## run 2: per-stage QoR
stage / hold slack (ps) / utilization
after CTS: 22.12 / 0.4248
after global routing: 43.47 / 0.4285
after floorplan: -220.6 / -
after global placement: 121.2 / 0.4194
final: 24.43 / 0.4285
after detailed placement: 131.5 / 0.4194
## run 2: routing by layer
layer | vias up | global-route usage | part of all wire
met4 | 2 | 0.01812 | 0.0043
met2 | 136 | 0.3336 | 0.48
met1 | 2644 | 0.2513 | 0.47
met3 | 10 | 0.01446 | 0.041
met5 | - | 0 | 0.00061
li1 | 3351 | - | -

━━━━━━━━━━━━━━━━

I'd like every record written out exactly as given.

Completed task:
## run 2: per-stage QoR
stage / hold slack (ps) / utilization
after CTS: 22.12 / 0.4248
after global routing: 43.47 / 0.4285
after floorplan: -220.6 / -
after global placement: 121.2 / 0.4194
final: 24.43 / 0.4285
after detailed placement: 131.5 / 0.4194
## run 2: routing by layer
layer | vias up | global-route usage | part of all wire
met4 | 2 | 0.01812 | 0.0043
met2 | 136 | 0.3336 | 0.48
met1 | 2644 | 0.2513 | 0.47
met3 | 10 | 0.01446 | 0.041
met5 | - | 0 | 0.00061
li1 | 3351 | - | -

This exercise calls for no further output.